» Task to complete: Exactly as written, transcribe each line of the listing.
★ ★ ★ ★ ★ ★ ★
[src/rtl/sinc_tap_sequencer.sv]
// sinc_tap_sequencer: steps the sinc evaluator through tap angles and buffers the captured FIR taps.
// Define SINC_SEQ_SYMMETRY_EN to evaluate only the first half of the taps and mirror each result.
module sinc_tap_sequencer #(
   parameter int N_TAPS        = 32,
   parameter int IN_WIDTH      = 24,
   parameter int N_STAGES      = 3,
   parameter int K             = 2**N_STAGES,
   parameter int SETTLE_CYCLES = 2*K+3
) (
   input  logic                       i_clk,
   input  logic                       i_rst,
   input  logic                       i_start,
   input  logic signed [IN_WIDTH-1:0] i_step,
   output logic                       o_busy,
   output logic                       o_done,
   output logic signed [IN_WIDTH-1:0] o_theta,
   input  logic signed [IN_WIDTH-1:0] i_sinc,
   output logic                       o_coef_valid,
   output logic [$clog2(N_TAPS)-1:0]  o_coef_idx,
   output logic signed [IN_WIDTH-1:0] o_coef_data,
   output logic                       o_sat,
   input  logic [$clog2(N_TAPS)-1:0]  i_rd_addr,
   output logic signed [IN_WIDTH-1:0] o_rd_data
);
   localparam int NW = $clog2(N_TAPS);
   localparam int CW = NW + 2;
   localparam int PW = CW + IN_WIDTH;
   localparam int TW = $clog2(SETTLE_CYCLES + 1);
`ifdef SINC_SEQ_SYMMETRY_EN
   localparam int  LAST     = (N_TAPS + 1) / 2 - 1;
   localparam logic SYM     = 1'b1;
`else
   localparam int  LAST     = N_TAPS - 1;
   localparam logic SYM     = 1'b0;
`endif
   localparam logic signed [CW-1:0] C_OFF = CW'(N_TAPS - 1);
   localparam logic signed [PW-1:0] MAX_V = PW'(2**(IN_WIDTH-1) - 1);
   localparam logic signed [PW-1:0] MIN_V = ~MAX_V;

   typedef enum logic [2:0] {IDLE, LOAD, SETTLE, CAPTURE, MIRROR, DONE} state_t;

   state_t                     state_q;
   logic [NW-1:0]              n_q, idx_q, mir, wr_addr;
   logic [TW-1:0]              cnt_q;
   logic signed [IN_WIDTH-1:0] step_q, theta_q, data_q, rd_q, theta_d, wr_data;
   logic signed [CW-1:0]       c_d;
   logic signed [PW-1:0]       prod_d;
   logic                       busy_q, done_q, cv_q, sat_q, sat_d, wr_en, need_mir, adv;
   logic [IN_WIDTH-1:0]        mem_q [N_TAPS];

   assign o_busy       = busy_q;
   assign o_done       = done_q;
   assign o_theta      = theta_q;
   assign o_coef_valid = cv_q;
   assign o_coef_idx   = idx_q;
   assign o_coef_data  = data_q;
   assign o_sat        = sat_q;
   assign o_rd_data    = rd_q;

   // theta = (2n - (N_TAPS-1)) * step / 2, formed at full width then clamped
   always_comb begin
      c_d      = $signed({1'b0, n_q, 1'b0}) - C_OFF;
      prod_d   = (PW'(c_d) * PW'(step_q)) >>> 1;
      sat_d    = (prod_d > MAX_V) || (prod_d < MIN_V);
      theta_d  = prod_d > MAX_V ? MAX_V[IN_WIDTH-1:0] :
                 prod_d < MIN_V ? MIN_V[IN_WIDTH-1:0] : prod_d[IN_WIDTH-1:0];
      mir      = NW'(N_TAPS - 1) - n_q;
      need_mir = SYM && (mir != n_q);
      wr_en    = (state_q == CAPTURE) || (state_q == MIRROR);
      wr_addr  = state_q == MIRROR ? mir : n_q;
      wr_data  = state_q == MIRROR ? data_q : i_sinc;
      adv      = (state_q == CAPTURE && !need_mir) || state_q == MIRROR;
   end

   always_ff @(posedge i_clk) begin
      if (wr_en) mem_q[wr_addr] <= wr_data;
   end

   always_ff @(posedge i_clk) begin
      if (i_rst) begin
         state_q <= IDLE;
         n_q     <= '0;
         cnt_q   <= '0;
         step_q  <= '0;
         theta_q <= '0;
         busy_q  <= 1'b0;
         done_q  <= 1'b0;
         cv_q    <= 1'b0;
         idx_q   <= '0;
         data_q  <= '0;
         sat_q   <= 1'b0;
         rd_q    <= '0;
      end else begin
         cv_q   <= wr_en;
         done_q <= 1'b0;
         rd_q   <= mem_q[i_rd_addr];
         if (wr_en) begin
            idx_q  <= wr_addr;
            data_q <= wr_data;
         end
         case (state_q)
            IDLE: if (i_start) begin
               step_q  <= i_step;
               n_q     <= '0;
               sat_q   <= 1'b0;
               busy_q  <= 1'b1;
               state_q <= LOAD;
            end
            LOAD: begin
               theta_q <= theta_d;
               sat_q   <= sat_q | sat_d;
               cnt_q   <= '0;
               state_q <= SETTLE;
            end
            SETTLE: begin
               cnt_q <= cnt_q + 1'b1;
               if (cnt_q == TW'(SETTLE_CYCLES - 1)) state_q <= CAPTURE;
            end
            CAPTURE: state_q <= MIRROR;
            default: state_q <= IDLE;
         endcase
         if (adv) begin
            if (n_q == NW'(LAST)) begin
               state_q <= DONE;
               done_q  <= 1'b1;
               busy_q  <= 1'b0;
            end else begin
               n_q     <= n_q + 1'b1;
               state_q <= LOAD;
            end
         end
      end
   end
endmodule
★ ★ ★ ★ ★ ★ ★
» Output of the task:
[src/rtl/sinc_tap_sequencer.sv]
// sinc_tap_sequencer: steps the sinc evaluator through tap angles and buffers the captured FIR taps.
// Define SINC_SEQ_SYMMETRY_EN to evaluate only the first half of the taps and mirror each result.
module sinc_tap_sequencer #(
   parameter int N_TAPS        = 32,
   parameter int IN_WIDTH      = 24,
   parameter int N_STAGES      = 3,
   parameter int K             = 2**N_STAGES,
   parameter int SETTLE_CYCLES = 2*K+3
) (
   input  logic                       i_clk,
   input  logic                       i_rst,
   input  logic                       i_start,
   input  logic signed [IN_WIDTH-1:0] i_step,
   output logic                       o_busy,
   output logic                       o_done,
   output logic signed [IN_WIDTH-1:0] o_theta,
   input  logic signed [IN_WIDTH-1:0] i_sinc,
   output logic                       o_coef_valid,
   output logic [$clog2(N_TAPS)-1:0]  o_coef_idx,
   output logic signed [IN_WIDTH-1:0] o_coef_data,
   output logic                       o_sat,
   input  logic [$clog2(N_TAPS)-1:0]  i_rd_addr,
   output logic signed [IN_WIDTH-1:0] o_rd_data
);
   localparam int NW = $clog2(N_TAPS);
   localparam int CW = NW + 2;
   localparam int PW = CW + IN_WIDTH;
   localparam int TW = $clog2(SETTLE_CYCLES + 1);
`ifdef SINC_SEQ_SYMMETRY_EN
   localparam int  LAST     = (N_TAPS + 1) / 2 - 1;
   localparam logic SYM     = 1'b1;
`else
   localparam int  LAST     = N_TAPS - 1;
   localparam logic SYM     = 1'b0;
`endif
   localparam logic signed [CW-1:0] C_OFF = CW'(N_TAPS - 1);
   localparam logic signed [PW-1:0] MAX_V = PW'(2**(IN_WIDTH-1) - 1);
   localparam logic signed [PW-1:0] MIN_V = ~MAX_V;

   typedef enum logic [2:0] {IDLE, LOAD, SETTLE, CAPTURE, MIRROR, DONE} state_t;

   state_t                     state_q;
   logic [NW-1:0]              n_q, idx_q, mir, wr_addr;
   logic [TW-1:0]              cnt_q;
   logic signed [IN_WIDTH-1:0] step_q, theta_q, data_q, rd_q, theta_d, wr_data;
   logic signed [CW-1:0]       c_d;
   logic signed [PW-1:0]       prod_d;
   logic                       busy_q, done_q, cv_q, sat_q, sat_d, wr_en, need_mir, adv;
   logic [IN_WIDTH-1:0]        mem_q [N_TAPS];

   assign o_busy       = busy_q;
   assign o_done       = done_q;
   assign o_theta      = theta_q;
   assign o_coef_valid = cv_q;
   assign o_coef_idx   = idx_q;
   assign o_coef_data  = data_q;
   assign o_sat        = sat_q;
   assign o_rd_data    = rd_q;

   // theta = (2n - (N_TAPS-1)) * step / 2, formed at full width then clamped
   always_comb begin
      c_d      = $signed({1'b0, n_q, 1'b0}) - C_OFF;
      prod_d   = (PW'(c_d) * PW'(step_q)) >>> 1;
      sat_d    = (prod_d > MAX_V) || (prod_d < MIN_V);
      theta_d  = prod_d > MAX_V ? MAX_V[IN_WIDTH-1:0] :
                 prod_d < MIN_V ? MIN_V[IN_WIDTH-1:0] : prod_d[IN_WIDTH-1:0];
      mir      = NW'(N_TAPS - 1) - n_q;
      need_mir = SYM && (mir != n_q);
      wr_en    = (state_q == CAPTURE) || (state_q == MIRROR);
      wr_addr  = state_q == MIRROR ? mir : n_q;
      wr_data  = state_q == MIRROR ? data_q : i_sinc;
      adv      = (state_q == CAPTURE && !need_mir) || state_q == MIRROR;
   end

   always_ff @(posedge i_clk) begin
      if (wr_en) mem_q[wr_addr] <= wr_data;
   end

   always_ff @(posedge i_clk) begin
      if (i_rst) begin
         state_q <= IDLE;
         n_q     <= '0;
         cnt_q   <= '0;
         step_q  <= '0;
         theta_q <= '0;
         busy_q  <= 1'b0;
         done_q  <= 1'b0;
         cv_q    <= 1'b0;
         idx_q   <= '0;
         data_q  <= '0;
         sat_q   <= 1'b0;
         rd_q    <= '0;
      end else begin
         cv_q   <= wr_en;
         done_q <= 1'b0;
         rd_q   <= mem_q[i_rd_addr];
         if (wr_en) begin
            idx_q  <= wr_addr;
            data_q <= wr_data;
         end
         case (state_q)
            IDLE: if (i_start) begin
               step_q  <= i_step;
               n_q     <= '0;
               sat_q   <= 1'b0;
               busy_q  <= 1'b1;
               state_q <= LOAD;
            end
            LOAD: begin
               theta_q <= theta_d;
               sat_q   <= sat_q | sat_d;
               cnt_q   <= '0;
               state_q <= SETTLE;
            end
            SETTLE: begin
               cnt_q <= cnt_q + 1'b1;
               if (cnt_q == TW'(SETTLE_CYCLES - 1)) state_q <= CAPTURE;
            end
            CAPTURE: state_q <= MIRROR;
            default: state_q <= IDLE;
         endcase
         if (adv) begin
            if (n_q == NW'(LAST)) begin
               state_q <= DONE;
               done_q  <= 1'b1;
               busy_q  <= 1'b0;
            end else begin
               n_q     <= n_q + 1'b1;
               state_q <= LOAD;
            end
         end
      end
   end
endmodule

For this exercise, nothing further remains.